Jack G. Johnson, Deputy Pros. Atty., King County, Seattle, Wash., for defendant-appellee.
Patricia S. Rose, Martha E. Raymond, Seattle, Wash., Samuel L. Walters, Baltimore, Md., for amici curiae Northwest Women's Law Center and N.A.A.C.P.
William Bradford Reynolds, Thomas G. Olp, Ross & Hardies, Washington, D.C., for amici curiae Associated General Contractors of America, Inc.
Ronald A. Zumbrun, John H. Findley, Sacramento, Cal., for amici curiae Pacific Legal Foundation.
Appeal from the United States District Court for the Western District of Washington.
Before SKOPIL, O'SCANNLAIN and FERNANDEZ, Circuit Judges.

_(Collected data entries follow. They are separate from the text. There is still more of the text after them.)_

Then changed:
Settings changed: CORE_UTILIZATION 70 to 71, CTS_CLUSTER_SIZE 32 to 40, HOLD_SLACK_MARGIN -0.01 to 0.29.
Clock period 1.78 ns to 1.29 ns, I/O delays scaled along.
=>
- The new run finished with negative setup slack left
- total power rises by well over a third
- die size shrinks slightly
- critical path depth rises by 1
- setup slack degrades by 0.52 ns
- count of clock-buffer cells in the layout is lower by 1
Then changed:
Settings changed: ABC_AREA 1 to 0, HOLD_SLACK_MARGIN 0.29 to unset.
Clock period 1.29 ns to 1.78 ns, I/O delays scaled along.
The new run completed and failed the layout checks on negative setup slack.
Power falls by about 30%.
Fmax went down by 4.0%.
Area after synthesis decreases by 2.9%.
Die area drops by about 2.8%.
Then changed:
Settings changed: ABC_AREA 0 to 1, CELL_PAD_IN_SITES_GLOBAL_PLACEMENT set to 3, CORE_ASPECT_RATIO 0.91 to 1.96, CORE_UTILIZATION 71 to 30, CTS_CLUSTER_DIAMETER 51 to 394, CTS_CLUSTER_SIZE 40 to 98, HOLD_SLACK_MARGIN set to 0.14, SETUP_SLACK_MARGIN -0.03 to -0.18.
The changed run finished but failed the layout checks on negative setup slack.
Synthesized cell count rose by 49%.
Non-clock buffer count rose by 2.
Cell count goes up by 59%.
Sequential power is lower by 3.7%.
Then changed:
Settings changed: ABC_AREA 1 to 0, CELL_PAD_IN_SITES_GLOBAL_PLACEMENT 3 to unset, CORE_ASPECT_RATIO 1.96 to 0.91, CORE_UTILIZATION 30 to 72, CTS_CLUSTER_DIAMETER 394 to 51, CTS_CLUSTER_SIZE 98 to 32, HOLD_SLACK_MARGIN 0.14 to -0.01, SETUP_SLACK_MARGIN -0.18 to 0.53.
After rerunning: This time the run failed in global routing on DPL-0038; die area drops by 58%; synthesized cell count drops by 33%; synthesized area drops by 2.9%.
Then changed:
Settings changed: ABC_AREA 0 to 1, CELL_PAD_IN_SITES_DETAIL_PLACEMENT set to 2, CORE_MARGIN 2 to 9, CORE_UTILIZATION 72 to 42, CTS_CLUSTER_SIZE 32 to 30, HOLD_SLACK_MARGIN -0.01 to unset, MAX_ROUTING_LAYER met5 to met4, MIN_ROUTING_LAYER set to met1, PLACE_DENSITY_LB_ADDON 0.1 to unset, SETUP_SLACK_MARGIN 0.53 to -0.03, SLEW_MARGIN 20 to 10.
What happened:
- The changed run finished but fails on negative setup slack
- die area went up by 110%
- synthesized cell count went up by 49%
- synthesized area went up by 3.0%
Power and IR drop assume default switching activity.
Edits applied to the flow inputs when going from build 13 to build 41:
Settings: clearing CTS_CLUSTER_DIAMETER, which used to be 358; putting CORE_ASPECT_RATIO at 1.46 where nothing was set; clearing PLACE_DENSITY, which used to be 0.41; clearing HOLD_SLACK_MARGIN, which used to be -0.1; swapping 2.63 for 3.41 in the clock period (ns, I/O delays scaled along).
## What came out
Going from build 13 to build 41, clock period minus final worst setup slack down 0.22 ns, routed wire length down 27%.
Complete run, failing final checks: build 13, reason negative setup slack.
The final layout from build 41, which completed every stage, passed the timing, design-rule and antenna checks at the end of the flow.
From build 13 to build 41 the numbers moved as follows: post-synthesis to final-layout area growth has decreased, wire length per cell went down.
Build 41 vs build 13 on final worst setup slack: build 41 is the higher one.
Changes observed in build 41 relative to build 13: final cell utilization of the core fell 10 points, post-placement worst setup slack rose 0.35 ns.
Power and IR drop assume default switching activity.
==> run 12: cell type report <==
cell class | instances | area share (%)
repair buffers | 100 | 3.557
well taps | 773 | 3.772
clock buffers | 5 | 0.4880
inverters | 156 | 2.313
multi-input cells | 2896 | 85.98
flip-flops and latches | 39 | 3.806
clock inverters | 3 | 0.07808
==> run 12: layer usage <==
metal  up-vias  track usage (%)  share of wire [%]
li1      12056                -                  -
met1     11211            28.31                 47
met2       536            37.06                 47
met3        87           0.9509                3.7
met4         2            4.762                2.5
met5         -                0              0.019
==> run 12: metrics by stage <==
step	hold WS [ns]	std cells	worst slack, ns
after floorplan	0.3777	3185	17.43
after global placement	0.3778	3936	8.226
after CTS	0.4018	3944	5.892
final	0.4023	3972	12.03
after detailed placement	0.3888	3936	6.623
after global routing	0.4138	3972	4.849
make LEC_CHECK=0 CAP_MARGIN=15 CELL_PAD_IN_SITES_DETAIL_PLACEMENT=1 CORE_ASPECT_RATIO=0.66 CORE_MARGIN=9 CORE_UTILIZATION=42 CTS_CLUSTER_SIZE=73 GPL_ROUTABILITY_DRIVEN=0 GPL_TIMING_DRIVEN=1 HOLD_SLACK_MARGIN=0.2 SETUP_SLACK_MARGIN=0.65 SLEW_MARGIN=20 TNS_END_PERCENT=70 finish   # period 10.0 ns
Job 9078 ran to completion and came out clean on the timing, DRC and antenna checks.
==> inputs of nickel <==
// adpll_ctr
module adpll_ctr
   (
    input                     rst,
    input                     clk,
    input                     valid,
    input [5-1:0] address,
    input [26-1:0] wdata,
    input                     wstrb,
    output [1:0]              rdata,
    output reg                ready,
    input                     data_mod,  
    output                    dco_pd,
    output reg [1:0]          dco_osc_gain,
    output [4:0]              dco_c_l_rall,
    output [4:0]              dco_c_l_row,
    output [4:0]              dco_c_l_col,
    output [15:0]             dco_c_m_rall,
    output [15:0]             dco_c_m_row,
    output [15:0]             dco_c_m_col,
    output [15:0]             dco_c_s_rall,
    output [15:0]             dco_c_s_row,
    output [15:0]             dco_c_s_col,
    output                    tdc_pd,
    output                    tdc_pd_inj,
    output reg [2:0]          tdc_ctr_freq,
    input [6:0]               tdc_ripple_count,
    input [15:0]              tdc_phase
    );
==> flow/config.mk <==
export PLATFORM = sky130hd
export DESIGN_NAME = adpll_ctr
export DESIGN_NICKNAME = adpll_ctr
export VERILOG_FILES = /design/flow/design.v
export SDC_FILE = /design/flow/constraint.sdc
export NUM_CORES = 4
export LEC_CHECK = 0
export CAP_MARGIN = 25
export CORE_MARGIN = 2
export CORE_UTILIZATION = 45
export MAX_ROUTING_LAYER = met4
export MIN_ROUTING_LAYER = met1
export PLACE_DENSITY_LB_ADDON = 0.24
export SLEW_MARGIN = 20
export TNS_END_PERCENT = 15
==> flow/constraint.sdc <==
create_clock -name core_clock -period 40.4 [get_ports {clk}]
set_input_delay 8.0800 -clock core_clock [delete_from_list [all_inputs] [get_ports {clk}]]
set_output_delay 8.0800 -clock core_clock [all_outputs]
set_load 0.01 [all_outputs]
run.sh (not shown) runs the stock make flow with config.mk's settings and CLKGATE_MAP_FILE=.
==> delta (differences from nickel) <==
- CAP_MARGIN: 25 -> 20
- CORE_UTILIZATION: 45 -> 66
- MIN_ROUTING_LAYER: met1 -> default
- PLACE_DENSITY_LB_ADDON: 0.24 -> default
- SETUP_SLACK_MARGIN: default -> 5.0
- TNS_END_PERCENT: 15 -> 5
==> flow/constraint.sdc (replaced) <==
create_clock -name core_clock -period 29.9 [get_ports {clk}]
set_input_delay 5.9800 -clock core_clock [delete_from_list [all_inputs] [get_ports {clk}]]
set_output_delay 5.9800 -clock core_clock [all_outputs]
set_load 0.01 [all_outputs]
==> lagoon (differences from nickel) <==
- CORE_UTILIZATION: 45 -> 61
- PLACE_DENSITY_LB_ADDON: 0.24 -> default
- SETUP_SLACK_MARGIN: default -> 5.0
- TNS_END_PERCENT: 15 -> 5
==> flow/constraint.sdc (replaced) <==
create_clock -name core_clock -period 21.9 [get_ports {clk}]
set_input_delay 4.3800 -clock core_clock [delete_from_list [all_inputs] [get_ports {clk}]]
set_output_delay 4.3800 -clock core_clock [all_outputs]
set_load 0.01 [all_outputs]
==> comparison <==
nickel passed the timing, design-rule and antenna checks. delta died in global routing on GRT-0232. lagoon never finished: it broke off in global routing.
Area after synthesis is the same in nickel and delta.
Die area: nickel is higher than delta (46%).
Synthesized cell count is the same in lagoon and nickel.


==> v12: inputs <==
adpll_ctr again, from the RTL that the note above started with.
## adpll_ctr
module adpll_ctr
   (
    input                     rst,
    input                     clk,
    input                     valid,
    input [5-1:0] address,
    input [26-1:0] wdata,
    input                     wstrb,
    output [1:0]              rdata,
    output reg                ready,
    input                     data_mod,  
    output                    dco_pd,
    output reg [1:0]          dco_osc_gain,
    output [4:0]              dco_c_l_rall,
    output [4:0]              dco_c_l_row,
    output [4:0]              dco_c_l_col,
    output [15:0]             dco_c_m_rall,
    output [15:0]             dco_c_m_row,
    output [15:0]             dco_c_m_col,
    output [15:0]             dco_c_s_rall,
    output [15:0]             dco_c_s_row,
    output [15:0]             dco_c_s_col,
    output                    tdc_pd,
    output                    tdc_pd_inj,
    output reg [2:0]          tdc_ctr_freq,
    input [6:0]               tdc_ripple_count,
    input [15:0]              tdc_phase
    );
clock: 40.0 ns
lec_check: 0
cap_margin: 20
cell_pad_in_sites_detail_placement: 1
core_margin: 2
core_utilization: 40
place_density: 0.43
slew_margin: 20
==> inputs of v30, as changes to v12 <==
--- a/flow/config.mk
+++ b/flow/config.mk
@@ -7,7 +7,7 @@
 export LEC_CHECK = 0
 export CAP_MARGIN = 20
-export CELL_PAD_IN_SITES_DETAIL_PLACEMENT = 1
 export CORE_MARGIN = 2
-export CORE_UTILIZATION = 40
-export PLACE_DENSITY = 0.43
+export CORE_UTILIZATION = 58
+export PLACE_DENSITY = 0.6
 export SLEW_MARGIN = 20
+export TNS_END_PERCENT = 5
==> flow/constraint.sdc (replaced) <==
create_clock -name core_clock -period 31.1 [get_ports {clk}]
set_input_delay 6.2200 -clock core_clock [delete_from_list [all_inputs] [get_ports {clk}]]
set_output_delay 6.2200 -clock core_clock [all_outputs]
set_load 0.01 [all_outputs]
==> inputs of v23, as changes to v12 <==
--- a/flow/config.mk
+++ b/flow/config.mk
@@ -7,7 +7,9 @@
 export LEC_CHECK = 0
 export CAP_MARGIN = 20
-export CELL_PAD_IN_SITES_DETAIL_PLACEMENT = 1
 export CORE_MARGIN = 2
-export CORE_UTILIZATION = 40
-export PLACE_DENSITY = 0.43
+export CORE_UTILIZATION = 72
+export CTS_CLUSTER_DIAMETER = 41
+export CTS_CLUSTER_SIZE = 15
+export PLACE_DENSITY = 0.38
+export SETUP_SLACK_MARGIN = 3.12
 export SLEW_MARGIN = 20
==> flow/constraint.sdc (replaced) <==
create_clock -name core_clock -period 12.1 [get_ports {clk}]
set_input_delay 2.4200 -clock core_clock [delete_from_list [all_inputs] [get_ports {clk}]]
set_output_delay 2.4200 -clock core_clock [all_outputs]
set_load 0.01 [all_outputs]
==> qor summary <==
	v30	v23	v12
Run status	finished with violations	aborted with a tool error	complete, no violations
Stage where the flow stopped	-	detailed placement (3_5_place_dp)	-
Reasons for failing layout checks	negative setup slack	-	-
Final Max Tran Viols	0	-	0
First DRT Iteration DRCs	4364	-	2759
Number of vias per cell	6.229	-	5.943
Pre-Place Util	0.5832	0.7281	0.4020
Clock-pin slew reported for the worst setup and hold paths after clock tree synthesis	70 ps	-	50 ps
Clock Buffer Count	75	-	94
Clock skew	57.94 ps	-	38.93 ps
Final nets	7169	-	6147
Setup-failing EPs final	1	-	0
Drc violations	0	-	0
Clock root buffer	clkbuf_16	-	clkbuf_16
Logic inverters	394	-	394
Flip-flops	482	-	482
Delay of the slowest cell on the worst path	560 ps	-	630 ps
GRT Resource Usage Total	0.4046	-	0.3015
Reg-to-reg setup timing slack	6250 ps	-	12180 ps
Wire length of the first global-routing pass	262.9 mm	-	275.6 mm
DIE AREA	81300 um^2	65710 um^2	117300 um^2
Total clock buffers created by CTS	56	-	68
Grt met1 use	0.5067	-	0.3958
Global routing's busiest layer	met2	-	met2
Post-placement cell count	7664	-	7198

O'SCANNLAIN, Circuit Judge:
We must decide whether King County's Minority- and Women-Owned Business Enterprise set-aside program for public contract awards violates the equal protection clause of the fourteenth amendment.

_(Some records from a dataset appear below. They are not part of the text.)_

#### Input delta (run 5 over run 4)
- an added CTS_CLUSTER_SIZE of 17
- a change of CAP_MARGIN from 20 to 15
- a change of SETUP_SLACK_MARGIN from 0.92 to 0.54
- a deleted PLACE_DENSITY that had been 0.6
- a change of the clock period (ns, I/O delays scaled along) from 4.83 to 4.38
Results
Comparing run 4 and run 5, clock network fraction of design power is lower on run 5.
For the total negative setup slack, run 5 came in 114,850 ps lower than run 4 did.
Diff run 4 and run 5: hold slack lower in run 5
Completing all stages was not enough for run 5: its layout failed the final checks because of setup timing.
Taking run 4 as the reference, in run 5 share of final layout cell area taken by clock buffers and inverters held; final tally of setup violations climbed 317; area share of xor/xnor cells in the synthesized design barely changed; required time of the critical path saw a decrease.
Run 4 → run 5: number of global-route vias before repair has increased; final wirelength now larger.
==> run a: inputs <==
==> flow/design.v (excerpt) <==
module ifft_top 
     (
         input   wire           clk           ,                 
         input   wire           rst           ,                 
		 input   wire           ifft_enable   ,                 
		 input   wire  [15:0]   in_0_real     ,                 
         input   wire  [15:0]   in_1_real     ,                 
         input   wire  [15:0]   in_2_real     ,                 
         input   wire  [15:0]   in_3_real     ,                 
         input   wire  [15:0]   in_4_real     ,                 
         input   wire  [15:0]   in_5_real     ,                 
         input   wire  [15:0]   in_6_real     ,                 
         input   wire  [15:0]   in_7_real     ,                 
         input   wire  [15:0]   in_8_real     ,                 
         input   wire  [15:0]   in_9_real     ,                 
         input   wire  [15:0]   in_10_real    ,                 
         input   wire  [15:0]   in_11_real    ,                 
		 input   wire  [15:0]   in_0_imag     ,                 
         input   wire  [15:0]   in_1_imag     ,                 
  ...
Settings: LEC_CHECK=0, ABC_AREA=0, CAP_MARGIN=25, CELL_PAD_IN_SITES_DETAIL_PLACEMENT=2, CORE_MARGIN=2, CORE_UTILIZATION=20, CTS_CLUSTER_DIAMETER=392, GPL_ROUTABILITY_DRIVEN=1, PLACE_DENSITY_LB_ADDON=0.0, SETUP_SLACK_MARGIN=-1.48, SLEW_MARGIN=20; clock period 20.0 ns.
run.sh (not shown) runs the stock make flow with config.mk's settings and CLKGATE_MAP_FILE=.
==> inputs of run b, as changes to run a <==
Settings changed: ABC_AREA 0 to not set, CAP_MARGIN 25 to 20, CELL_PAD_IN_SITES_DETAIL_PLACEMENT 2 to not set, CORE_UTILIZATION 20 to 68, CTS_CLUSTER_DIAMETER 392 to not set, GPL_ROUTABILITY_DRIVEN 1 to not set, PLACE_DENSITY_LB_ADDON 0.0 to not set, SETUP_SLACK_MARGIN -1.48 to not set.
==> flow/constraint.sdc (replaced) <==
create_clock -name core_clock -period 9.08 [get_ports {clk}]
set_input_delay 1.8160 -clock core_clock [delete_from_list [all_inputs] [get_ports {clk}]]
set_output_delay 1.8160 -clock core_clock [all_outputs]
set_load 0.01 [all_outputs]
==> qor summary <==
metric	run b	run a
Unrepaired setup endpoints after global routing	yes	no
Result of the run	finished with violations	complete, no violations
Violated checks	negative setup slack	-
Reg power frac	52.1%	46.7%
Number of antenna repair diodes	35	43
Worst hold start	p2s_real.r_3[0]$_DFFE_PN0P_	p2s_imag.r_11[13]$_DFFE_PN0P_
Critical path capture point	ifft_out_imag[14]	ifft_out_imag[15]
Max rail drop VDD	202 uV	59.8 uV
Slew of the pin with the lowest slew margin	1.27 ns	1.08 ns
Sequential share of cell area	32.7%	33.7%
Hold Path Sink	p2s_real.r_2[0]$_DFFE_PN0P_	p2s_imag.r_10[13]$_DFFE_PN0P_
Fraction of the core area covered by cells at the end of the flow	85.4%	24.3%
Total power per unit cell area	113 nW/um^2	58.6 nW/um^2
Tally of non-filler cells in the final layout	10500	13500
Floorplan die height	349 um	639 um
Critical R2R Capture	ram_2_imag.mem[8][11]$_DFFE_PP_	ram_2_imag.mem[7][15]$_DFFE_PP_

* * *

==> job 4597: inputs <==
Starting RTL as in the previous note.
Settings: LEC_CHECK=0, CAP_MARGIN=20, CORE_MARGIN=2, CORE_UTILIZATION=71, CTS_CLUSTER_DIAMETER=131, CTS_CLUSTER_SIZE=24, HOLD_SLACK_MARGIN=0.3, SETUP_SLACK_MARGIN=1.89, SLEW_MARGIN=20, TNS_END_PERCENT=60; clock period 12.9 ns.
==> job 4617: changes against job 4597 <==
Settings changed: CORE_UTILIZATION 71 to 58, CTS_CLUSTER_DIAMETER 131 to not set, CTS_CLUSTER_SIZE 24 to not set, HOLD_SLACK_MARGIN 0.3 to not set, SETUP_SLACK_MARGIN 1.89 to 2.52, TNS_END_PERCENT 60 to not set.
==> flow/constraint.sdc (replaced) <==
create_clock -name core_clock -period 8.72 [get_ports {clk}]
set_input_delay 1.7440 -clock core_clock [delete_from_list [all_inputs] [get_ports {clk}]]
set_output_delay 1.7440 -clock core_clock [all_outputs]
set_load 0.01 [all_outputs]
==> results.cfg <==
; flow metrics
[status]
so.violations = negative setup slack
status = finished with violations

[finish]
fin_cells = 10700

[global_route]
use_met2_pct = 59.6

[floorplanning]
die_h_um = 377
taps = 1794

[sta]
finalClockSkew_ps = 118
final.setup.worst_slack_ps = -3720
setup_viol = 544

[routing]
antennaDiodeCount = 25
dr.pass1.iters = 5

[place]
hpwlAfterDp_mm = 203
The numbers above come from job 4617.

In 1981, King County, Washington (which encompasses the city of Seattle) implemented a program establishing a preference for the use of minority-owned businesses (MBEs) and women-owned businesses (WBEs) 1 in letting county contracts or subcontracts. 2 See King County, Wash., Code ch. 4.18. Following the Supreme Court's decision in City of Richmond v. J.A. Croson Co., 488 U.S. 469, 109 S.Ct. 706, 102 L.Ed.2d 854 (1989), King County amended the MWBE program in an effort to comply with the dictates of Croson. See King County, Wash., Ordinance 8937 (May 1, 1989). It is under this amended version of the ordinance that the events at issue here transpired. 3
Under the County's program as amended, a "minority business" is one certified by the State of Washington as being legitimately owned and controlled by a minority person or persons. King County, Wash., Code §§ 4.18.010(S). The term "minority" includes blacks, Hispanics, Asian-Americans, American Indians, and Alaskan natives. Id. at § 4.18.010(T). A "women's business" similarly must be certified by the state. Id. at § 4.18.010(HH).
The MWBE program provides two methods by which MWBEs may receive preferences in bidding on county contracts. For county contracts of $10,000 or less, the "percentage preference method" gives a contract bidder who is an MWBE or will use MWBEs on the project a preference if its bid is within five percent of the lowest bid. See id. at § 4.18.060(A)(1). For county contracts of more than $10,000, the "subcontractor set-aside method" applies, under which the successful contractor must use MWBEs for a prescribed percentage of the work performed on the contract. See id. at § 4.18.060(A)(2). The actual percentages of required MWBE participation are individually determined on an ad hoc basis, according to the availability of qualified MWBEs. See id. at § 4.18.060(A)(2)(a).
The program permits a reduction in the amount of set-aside levels for a given contract if it is not feasible to meet higher levels, qualified MWBEs are unavailable, or MWBE price quotes are not competitive. See id. at § 4.18.060(B). Likewise, the percentage preference method can be used for county contracts exceeding $10,000 if this alternative is a "more feasible method of achieving" the MWBE utilization goal. Id. at § 4.18.060(C). Finally, in certain circumstances, all or portions of the MWBE program may be waived entirely. See id. at § 4.18.070(A) (waiver available where a non-MWBE is the sole source of a good or service, where no MWBE is available or competitively priced, and where the contract is awarded to certain governments or non-profit groups).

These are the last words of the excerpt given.